Die auf Bezahlung der Kapitalbeträge gerichteten Klagebegehren sind daher dem Grunde nach berechtigt.

d) Auch die Zinsenbegehren bestehen dem Grunde nach zu Recht. Verzugszinsen sind nämlich auch bei öffentlich-rechtlichen Schuldverhältnissen, wenn das Gesetz (wie hier) nichts Gegenteiliges bestimmt, zu entrichten, und zwar ab dem Zeitpunkt des Verzuges (vgl. hiezu die ständige Judikatur des Verfassungsgerichtshofes, zB VfSlg. 28/1919, 8954/1980, 11064/1986, 12887/1991).

e) Die Höhe der eingeklagten Kapitalbeträge wird von der beklagten Partei ausdrücklich außer Streit gestellt (s. jeweils S. 2/oben der vom Bund erstatteten Gegenschriften), die Höhe der begehrten Zinsen wird nicht bestritten.
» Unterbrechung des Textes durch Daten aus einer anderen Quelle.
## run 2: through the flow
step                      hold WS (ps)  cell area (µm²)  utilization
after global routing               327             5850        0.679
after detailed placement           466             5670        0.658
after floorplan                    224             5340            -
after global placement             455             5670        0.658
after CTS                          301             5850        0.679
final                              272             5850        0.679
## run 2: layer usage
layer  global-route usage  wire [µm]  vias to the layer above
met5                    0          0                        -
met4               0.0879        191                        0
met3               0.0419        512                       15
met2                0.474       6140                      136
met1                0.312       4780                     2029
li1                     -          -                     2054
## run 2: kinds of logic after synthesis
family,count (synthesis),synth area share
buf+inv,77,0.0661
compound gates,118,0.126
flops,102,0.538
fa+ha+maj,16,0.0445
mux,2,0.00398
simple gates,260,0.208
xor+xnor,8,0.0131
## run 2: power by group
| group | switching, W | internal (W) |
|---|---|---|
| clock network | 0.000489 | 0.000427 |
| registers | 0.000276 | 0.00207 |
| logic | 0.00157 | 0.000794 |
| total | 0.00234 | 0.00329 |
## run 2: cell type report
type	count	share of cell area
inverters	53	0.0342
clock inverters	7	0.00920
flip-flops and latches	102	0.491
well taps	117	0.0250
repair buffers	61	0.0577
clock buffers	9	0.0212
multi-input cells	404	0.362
### src/rtl/pp_tlb_pkg.sv
package pp_tlb_pkg;
  localparam int VPN_W  = 21;
  localparam int ASID_W = 8;
  localparam int PFN_W  = 20;
  localparam int CA_W   = 3;
  localparam int WORD_W = PFN_W + CA_W + 3;

  typedef struct packed {
    logic [PFN_W-1:0] pfn;
    logic [CA_W-1:0]  cattr;
    logic             dirty;
    logic             valid;
  } half_t;

  typedef struct packed {
    logic [VPN_W-1:0]  mask;
    logic [VPN_W-1:0]  vpn;
    logic [ASID_W-1:0] asid;
    logic              glob;
    half_t             lo;
    half_t             hi;
  } entry_t;

  function automatic logic [WORD_W-1:0] pack_word(half_t h, logic g);
    return {h.pfn, h.cattr, h.dirty, h.valid, g};
  endfunction

  function automatic half_t unpack_word(logic [WORD_W-1:0] w);
    half_t h;
    h.pfn   = w[WORD_W-1 -: PFN_W];
    h.cattr = w[CA_W+2:3];
    h.dirty = w[2];
    h.valid = w[1];
    return h;
  endfunction
endpackage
Den Klagebegehren war sohin vollinhaltlich Folge zu geben.

2. Lediglich die von der klagenden Partei gestellten Kostenbegehren waren abzuweisen; dies allein schon deshalb, weil die klagende Partei nicht durch einen Rechtsanwalt vertreten war und sonstige ersatzfähige Kosten nicht angefallen sind (vgl. VfSlg. 10316/1985, 11510/1987, 12667/1991).

3. Diese Entscheidung konnte gemäß § 19 Abs 4 erster Satz VerfGG ohne Durchführung einer mündlichen Verhandlung getroffen werden.